O presidente da OAB-RR, Ednaldo Vidal, participou nesta terça-feira, 16/06, como palestrante no Painel “Como exercer a Advocaciana Era da Inteligência Artificial, que encerrou a 1ª Conferência Nacional dos Direitos e Prerrogativas da Advocacia Brasileira, realizada em João Pessoa-PB.
Também integraram a delegação de Roraima o Conselheiro Federal e Procurador Estadual de Defesa das Prerrogativas Dr Francisco Guimarães, o Presidente da Comissão de Defesa dos Direitos e Prerrogativas do Advogado, Dr Vinicius Guareschi, os Conselheiros Federais Dra Cristian Rodrigues de Sá, Dra Betânia Almeida e Dr Thiago de Melo, e a Presidente da Comissão de Apoio à Advocacia Iniciante, Dra Georgiana Almeida.

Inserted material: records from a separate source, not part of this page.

--- src/rtl/present_key_schedule.sv ---
// rtl/present_key_schedule.sv - PRESENT-80 round-key generator streaming K1..K32 over a valid/ready handshake
module present_key_schedule (
    input  logic        clk,
    input  logic        rst_n,
    input  logic        start,
    input  logic [79:0] key,
    input  logic        rk_ready,
    output logic        busy,
    output logic        rk_valid,
    output logic [4:0]  rk_index,
    output logic [63:0] round_key,
    output logic        done
);

    typedef enum logic [1:0] {
        IDLE = 2'd0,
        EMIT = 2'd1,
        LAST = 2'd2
    } state_t;

    state_t      state;
    state_t      state_next;
    logic [79:0] k;
    logic [79:0] k_next;
    logic [4:0]  rc;
    logic [4:0]  rc_next;
    logic        load;
    logic        xfer;
    logic        busy_next;
    logic        done_next;

    function automatic logic [3:0] sbox(input logic [3:0] x);
        logic [3:0] y;
        case (x)
            4'h0: y = 4'hC;
            4'h1: y = 4'h5;
            4'h2: y = 4'h6;
            4'h3: y = 4'hB;
            4'h4: y = 4'h9;
            4'h5: y = 4'h0;
            4'h6: y = 4'hA;
            4'h7: y = 4'hD;
            4'h8: y = 4'h3;
            4'h9: y = 4'hE;
            4'hA: y = 4'hF;
            4'hB: y = 4'h8;
            4'hC: y = 4'h4;
            4'hD: y = 4'h7;
            4'hE: y = 4'h1;
            default: y = 4'h2;
        endcase
        return y;
    endfunction

    // One schedule step: rotate left by 61, S-box on the top nibble, mix in the round counter.
    function automatic logic [79:0] key_update(input logic [79:0] cur, input logic [4:0] i);
        logic [79:0] r;
        r        = {cur[18:0], cur[79:19]};
        r[79:76] = sbox(r[79:76]);
        r[19:15] = r[19:15] ^ i;
        return r;
    endfunction

    assign load = (state == IDLE) && start;
    assign xfer = rk_valid && rk_ready;

    always_ff @(posedge clk or negedge rst_n) begin
        if (!rst_n) begin
            state <= IDLE;
        end else begin
            state <= state_next;
        end
    end

    always_comb begin
        state_next = state;
        case (state)
            IDLE: if (start) state_next = EMIT;
            EMIT: if (xfer && (rc == 5'd31)) state_next = LAST;
            LAST: if (xfer) state_next = IDLE;
            default: state_next = IDLE;
        endcase
    end

    always_comb begin
        busy_next = (state_next != IDLE);
        done_next = (state_next == LAST);
    end

    always_comb begin
        k_next  = k;
        rc_next = rc;
        if (load) begin
            k_next  = key;
            rc_next = 5'd1;
        end else if ((state == EMIT) && xfer) begin
            k_next  = key_update(k, rc);
            rc_next = rc + 5'd1;
        end
    end

    always_ff @(posedge clk or negedge rst_n) begin
        if (!rst_n) begin
            k        <= '0;
            rc       <= '0;
            busy     <= 1'b0;
            rk_valid <= 1'b0;
            done     <= 1'b0;
        end else begin
            k        <= k_next;
            rc       <= rc_next;
            busy     <= busy_next;
            rk_valid <= busy_next;
            done     <= done_next;
        end
    end

    // The counter wraps 31 -> 0 on the K31 transfer, so index 0 tags K32.
    assign round_key = k[79:16];
    assign rk_index  = rc;

endmodule

--- config.mk ---
export PLATFORM = sky130hd
export DESIGN_NAME = present_key_schedule
export DESIGN_NICKNAME = d
export VERILOG_FILES = /design/src/rtl/present_key_schedule.sv
export SDC_FILE = /design/constraint.sdc
export NUM_CORES = 1
export LEC_CHECK = 0
export ABC_CLOCK_PERIOD_IN_PS = 2400
export CORE_MARGIN = 1.5
export CORE_UTILIZATION = 23
export DETAILED_ROUTE_END_ITERATION = 6
export PLACE_DENSITY = 0.47
export SETUP_SLACK_MARGIN = 0.05
export SLEW_MARGIN = 0
export SYNTH_ARGS = -nofsm -noshare
export SYNTH_HDL_FRONTEND = slang
export SYNTH_SLANG_ARGS = --single-unit
--- constraint.sdc ---
create_clock -name clk -period 2.4 [get_ports clk]
set_input_delay 0.48 -clock clk [delete_from_list [all_inputs] [get_ports clk]]
set_output_delay 0.48 -clock clk [all_outputs]
set_load 0.05 [all_outputs]
==> out/metrics.cfg, run 1 <==
[sta]
tightestPinTransition_ns = 0.5391
setup_violations = 0
maxSlewHeadroom_pct = 63.95
fin_crit_sh_pct = 91.32
finalSetupTns_ns = 0
timing.hold.ws_ns = 0.06923
skew_ns = 0.006712
hold_viol_final = 0
fmax_mhz = 456.2
rsz0062_at_grt = no
drv_slew = 0
min_period_ns = 2.192

[synthesis]
async_reset_ff_share_pct = 100.0
synthFlopType = dfrtp_1
yosysMostFrequentCell = nand2_1
synth_top_area_share_pct = 47.08
synth_common_cells = nand2_1 (106), dfrtp_1 (89), buf_4 (70)
synth_top_cell_by_area = dfrtp_1
syn_area_um2 = 4731
syn_nets = 572
yosysWarnings = 0
synth_area_leaders = dfrtp_1 (47%), mux2i_1 (11%), buf_4 (11%), nand2_1 (8.4%), o21ai_0 (5.7%)
ys_ff_latch = 89
seq_area_frac_synth_pct = 47.08
synthCells = 481
syn_avg_cell_area_um2 = 9.835
synth_edf_count = 0
ys_types = 32

[drt]
drtIter0Drc = 132
drt-total-wl_um = 13050
route.vias.total = 3546
antenna_left = 0
drc = 0
viasPerCell = 4.237
wl_per_cell_um = 15.59
drt_pass1_iterations = 4

[layout]
final_cells = 837
drive_gt1_share_pct = 5.644
nNetsFinal = 653
antenna_cells = 0
syn_to_final_growth_pct = 35.47

[clocking]
cts_tree = yes
cts-root-buf = clkbuf_16
cts_resized = 0
cts_made_buffers = 9
clk_latency_ns = 0.34
cts_hold_buf = 0
cts_sinks = 89
clockBufferDepth = 2
cts.clk_slew.worst_paths_ns = 0.07
cts_setup_buffers = 0
htree_levels = 3

[place]
place_inst = 821
port_buffers = 155
place_congestion = 0.7306
place_hpwl_um = 9472

[floorplanning]
start_util_pct = 23.38
io_pins = 156
rows = 52
die_h_um = 146.4
core_area_um2 = 20230
die_x_um = 146.4
die-area_um2 = 21440

[setup_path]
crit_buf_inv = 1
max_stage_delay_ns = 0.86
critPathCapture = round_key[1]
crit_slowest_cell = clkdlybuf4s50_1
crit_type = register to primary output
crit_chain = clkdlybuf4s50_1
r2r_setup_slack_ns = 0.73
arrival_ns = 1.71
ff2ff_path_depth = 7
rr_endpoint = rk_valid
r2r-start = rk_index[0]
crit_cells = 1
cp-start-kind = register
critPathRequiredTime_ns = 1.92
end_kind = primary output
critPathTopFamily = buffers and inverters
critPathMaxFanout = 9
crit_path_start = k[17]

[run_status]
status = complete, no violations

[grt]
overflow = 0
grt_use_total_pct = 12.51
grt_pass1_wl_um = 21010
grt_max_degree = 74
first_global_vias = 3749
grt_antenna_before_repair = 0

[worst_hold_path]
worstHoldPathType = input pin to asynchronous set/reset pin

[power_and_ir_drop]
p_leak_nw = 2.720
irDropWorstVdd_v = 0.001054
power_density_nw_per_um2 = 1414
power_mw = 9.060

[flow_run]
drv_cap = 0

-- worst register-to-register path: cells and delay by family, from the launching register on --
kind	cells	cell delay, ns
AOI/OAI and AO/OA	1	0.14
and+or+nand+nor	4	0.57
adders and majority gates	2	0.37
DFF	1	0.48
-- worst min-delay path by stage --
stage / startpoint / to / slack [ns] / cells after the start
floorplan: rst_n / done / 0.18 / 0
finish: rst_n / k[40] / 0.07 / 1
CTS: rst_n / k[59] / 0.07 / 1
global route: rst_n / k[59] / 0.1 / 1
detailed placement: rst_n / k[40] / 0.46 / 1
global placement: rst_n / k[40] / 0.45 / 1
-- area by class of cell --
class | count | area (um^2)
flip-flops and latches | 89 | 2227
fillers | 2090 | 13830
well taps | 270 | 337.8
clock inverters | 4 | 51.30
clock buffers | 12 | 256.5
repair buffers | 165 | 1714
multi-input cells | 294 | 1810
inverters | 3 | 11.26
-- per-layer routing --
metal,up-vias,global-route usage [%],routed length (um)
met5,-,0,0
met4,0,3.485,131
met3,14,3.063,649
met2,99,19.93,5962
met1,1712,16.88,6301
li1,1721,-,-
-- where the power goes --
group | switching, mW | internal [mW]
Sequential | 0.732 | 2.18
Clock | 0.600 | 0.865
Combinational | 2.95 | 1.73
-- stage by stage --
stage | utilization (%) | setup WS (ns) | instance area, um^2
4_1_cts | 31.66 | 0.05829 | 6406
3_5_place_dp | 30.14 | 0.2539 | 6098
2_1_floorplan | - | 0.5664 | 4731
5_1_grt | 31.67 | 0.1527 | 6409
3_3_place_gp | 30.14 | 0.2976 | 6098
6_report | 31.67 | 0.2082 | 6409
-- cells in the final DEF, fill, tap and decap left out, types with 2 or more instances in the layout --
cell	n
nor2_1	12
buf_12	7
inv_1	3
clkbuf_16	9
a211oi_1	4
mux2i_1	53
xnor2_1	7
ha_1	7
clkbuf_8	2
buf_4	4
xor2_1	2
nand2_1	106
a21oi_1	8
clkdlybuf4s50_1	153
dfrtp_1	89
a22oi_1	22
o21ai_0	54
o21ai_1	6
-- state kept, by name (all words and copies together) (netlist names) --
register / cells
state: 2
rk_valid: 1
rk_index: 5
k: 80
done: 1
-- logic make-up (layout without fill, tap and decap cells) --
logic type | after synthesis | in the layout | synth area share (%)
adders and majority gates | 7 | 7 | 1.851
AOI/OAI and AO/OA | 97 | 97 | 11.82
DFF | 89 | 89 | 47.08
xor gates and xnor gates | 9 | 9 | 1.666
and+or+nand+nor | 127 | 127 | 11.21
muxes | 54 | 54 | 11.69
buffers and inverters | 98 | 184 | 14.68
Power figures use the tool's default switching activity.
==> run 2, diff against run 1 <==
--- a/config.mk
+++ b/config.mk
@@ -9,6 +9,7 @@
 export CORE_MARGIN = 1.5
 export CORE_UTILIZATION = 23
 export DETAILED_ROUTE_END_ITERATION = 6
+export GPL_TIMING_DRIVEN = 0
 export PLACE_DENSITY = 0.47
 export SETUP_SLACK_MARGIN = 0.05
 export SLEW_MARGIN = 0
==> run 2 against run 1 <==
Worst setup slack worse by 0.044 ns. Sequential share of layout area down 2.6 points. Non-clock buffer count up 86. Sequential power down 2%. Register-to-register slack worse by 0.12 ns. Clock-buffer cell count down 1. Clock power down 5%. Wire length up 28%. Largest cell class is now non-clock buffers. Largest power group unchanged.
==> out/metrics.cfg, run 2 (synthesis gave the netlist of run 1 again) <==
[run_status]
status = complete, no violations  ; unchanged

[power_and_ir_drop]
p_int_mw = 5.283  ; was 4.779 mW
seqPwrFrac_pct = 29.2  ; was 32.2%
comb_power_share_pct = 56.5  ; was 51.7%
power_density_nw_per_um2 = 1412  ; was 1414 nW/um^2
p_leak_nw = 3.096  ; was 2.720 nW
p_sw_mw = 4.511  ; was 4.281 mW
switching_share_pct = 46.06  ; was 47.25%
power_mw = 9.794  ; was 9.060 mW
irDropWorstVdd_v = 0.0006675  ; was 0.001054 V
p_clk_share_pct = 14.3  ; was 16.2%

[setup_path]
critPathRequiredTime_ns = 1.92  ; about the same
r2r_setup_slack_ns = 0.61  ; was 0.73 ns
crit_path_start = k[16]  ; was k[17]
ff2ff_path_depth = 3  ; was 7
crit_type = register to primary output  ; unchanged
max_stage_delay_ns = 0.79  ; was 0.86 ns
critPathMaxFanout = 6  ; was 9
end_kind = primary output  ; unchanged
crit_slowest_cell = clkdlybuf4s50_1  ; unchanged
arrival_ns = 1.76  ; was 1.71 ns
r2r-start = state[0]  ; was rk_index[0]
cp-start-kind = register  ; unchanged
crit_chain = buf_4, clkdlybuf4s50_1  ; was clkdlybuf4s50_1

[floorplanning]
die_x_um = 146.4  ; unchanged
start_util_pct = 23.38  ; unchanged
rows = 52  ; unchanged
io_pins = 156  ; unchanged
die-area_um2 = 21440  ; unchanged
core_area_um2 = 20230  ; unchanged
die_h_um = 146.4  ; unchanged

[layout]
final_cell_mix = clkdlybuf4s50_1 (154), nand2_1 (106), dfrtp_1 (89)  ; was clkdlybuf4s50_1 (153), nand2_1 (106), dfrtp_1 (89)
antenna_cells = 0  ; unchanged
largest_reg_flops = 80  ; unchanged
final_common_cell = clkdlybuf4s50_1  ; unchanged
nNetsFinal = 739  ; was 653
syn_to_final_growth_pct = 46.60  ; was 35.47%
drive_gt1_share_pct = 17.15  ; was 5.644%
final_util_pct = 34.28  ; was 31.67%
final_cell_area_um2 = 6935  ; was 6409 um^2
regMostFlops = k  ; unchanged
num-fill-cells = 2065  ; was 2090

[place]
place_congestion = 0.7709  ; was 0.7306
place_hpwl_um = 12140  ; was 9472 um
placed_cell_area_um2 = 6645  ; was 6098 um^2
port_buffers = 155  ; unchanged

[sta]
setup_violations = 0  ; unchanged
fmax_mhz = 447.2  ; was 456.2 MHz
hold_viol_final = 0  ; unchanged
drv_slew = 0  ; unchanged
skew_ns = 0.01267  ; was 0.006712 ns
fin_crit_sh_pct = 93.17  ; was 91.32%
tightestPinTransition_ns = 0.6838  ; was 0.5391 ns
maxSlewHeadroom_pct = 54.42  ; was 63.95%
rsz0062_at_grt = no  ; unchanged
min_period_ns = 2.236  ; was 2.192 ns

[drt]
drc = 0  ; unchanged
wl_per_cell_um = 18.07  ; was 15.59 um
drtIter0Drc = 152  ; was 132
drt-total-wl_um = 16680  ; was 13050 um
antenna_left = 0  ; unchanged
route.vias.total = 3985  ; was 3546
viasPerCell = 4.317  ; was 4.237
drt_pass1_iterations = 4  ; unchanged

[clocking]
cts_setup_buffers = 0  ; unchanged
cts_sinks = 89  ; unchanged
cts_tree = yes  ; unchanged
htree_levels = 3  ; unchanged
clk_latency_ns = 0.35  ; was 0.34 ns
cts-root-buf = clkbuf_16  ; unchanged
cts_resized = 0  ; unchanged
clockBufferDepth = 2  ; unchanged
cts.clk_slew.worst_paths_ns = 0.07  ; about the same
cts_hold_buf = 0  ; unchanged
cts_made_buffers = 9  ; unchanged

[worst_hold_path]
worstHoldPathType = input pin to asynchronous set/reset pin  ; unchanged

[grt]
grt_max_degree = 68  ; was 74
first_global_vias = 4212  ; was 3749
overflow = 0  ; unchanged
grt_pass1_wl_um = 25270  ; was 21010 um
grt_antenna_before_repair = 1  ; was 0
grt_use_total_pct = 15.82  ; was 12.51%

[flow_run]
drv_cap = 0  ; unchanged

run 2: cell count changes in the layout (fill, tap and decap cells not counted), moves of 2 or more:
| cell | before | now |
|---|---|---|
| buf_12 | 7 | 1 |
| buf_2 | 0 | 14 |
| buf_4 | 4 | 71 |
| buf_6 | 0 | 4 |
| clkbuf_1 | 1 | 5 |
| inv_6 | 0 | 2 |
run 2: path summary, 6_finish.rpt:
| check | endpoint |
|---|---|
| setup / recovery | round_key[0] |
| hold / removal | k[39] |
| setup reg to reg | k[54] |
| hold reg to reg | k[1] |
| max in group asynchronous | k[10] |
| min in group clk | k[1] |
run 2: per-stage QoR:
stage | setup TNS (ns) | setup WS (ns) | hold WS, ns | cells
after floorplan | 0 | 0.5664 | 0.1844 | 481
after global placement | -241.52 | -2.721 | 0.4664 | 906
after detailed placement | -0.02002 | -0.01248 | 0.4204 | 907
after CTS | 0 | 0.1402 | 0.03792 | 923
after global routing | 0 | 0.09926 | 0.04820 | 923
final | 0 | 0.1638 | 0.03547 | 923
run 2: power by group through the flow:
stage                     Sequential [mW]  Clock (mW)  Combinational (mW)
final                                2.86        1.40                5.53
after global routing                 2.97        1.50                5.87
after CTS                            2.87        1.44                5.59
after detailed placement             2.88           0                5.57
after global placement               2.87           0                5.51
after floorplan                      2.76           0                3.86
run 2: routing by layer:
metal	track usage, %	share of wire, %
met1	21.12	45
met2	25.64	47
met3	3.719	6.7
met4	4.293	1.5
met5	0	0.078
run 2: final cells by class:
cell class	count	area [um^2]	share of cell area [%]
multi-input combinational	294	1809	26.09
clock buffer	11	252.7	3.644
buffer	95	683.2	9.850
timing repair buffer	156	1577	22.73
clock inverter	5	37.54	0.5412
inverter	3	11.26	0.1624
tap	270	337.8	4.871
sequential	89	2227	32.11
run 2: worst max-delay path, delay by kind of cell (launching register included):
kind,cells,cell delay (ns)
buf+inv,2,0.94
flops,1,0.47
==> run 3, diff against run 2 <==
--- a/config.mk
+++ b/config.mk
@@ -12,7 +12,6 @@
 export GPL_TIMING_DRIVEN = 0
 export PLACE_DENSITY = 0.47
 export SETUP_SLACK_MARGIN = 0.05
-export SLEW_MARGIN = 0
 export SYNTH_ARGS = -nofsm -noshare
 export SYNTH_HDL_FRONTEND = slang
 export SYNTH_SLANG_ARGS = --single-unit
==> results of run 3 <==
The final DEF is identical to that of run 2; final timing and power are the same.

Ao final do Painel, o presidente Ednaldo Vidal agradeceu e pediu uma salva de palmas para o presidente do CFOAB, Beto Simonetti, para o Procurador de Prerrogativas do CFOAB, Alex Sarkiz, para o Diretor de Prerrogativas Pedro Paulo, e para o Presidente da OAB-PB, Halisson Targino,
“Foi um belíssimo evento e uma excelente recepção da advocacia paraibana aos representantes de todo o País. Fico muito honrado de ter podido participar como palestrante dessa grande Conferência, que foi o primeiro e um dos maiores eventos de Prerrogativas da história do nosso Conselho Federal”, disse Ednaldo Vidal.
Durante todo o dia, os participantes discutiram e debateram sobre honorários advocatícios, judicialização defensiva, criminalização da advocacia, desjudicialização e os impactos da inteligência artificial sobre a profissão, além dos desafios que afetam diretamente o exercício profissional e a atuação da advocacia perante o Sistema de Justiça.
A 1ª Conferência Nacional de Prerrogativas da Advocacia foi encerrada nesta terça-feira, 16, na capital paraibana, com a divulgação da Carta de João Pessoa.
No documento, representantes do Sistema OAB, da advocacia brasileira, da academia e das instituições do Sistema de Justiça reafirmam compromissos com a defesa das prerrogativas profissionais, das garantias constitucionais da advocacia e do acesso à Justiça, além de estabelecer diretrizes relacionadas à valorização da profissão, à proteção dos honorários, à advocacia criminal, à investigação defensiva, à proteção da mulher advogada, à inovação tecnológica e à capacitação profissional.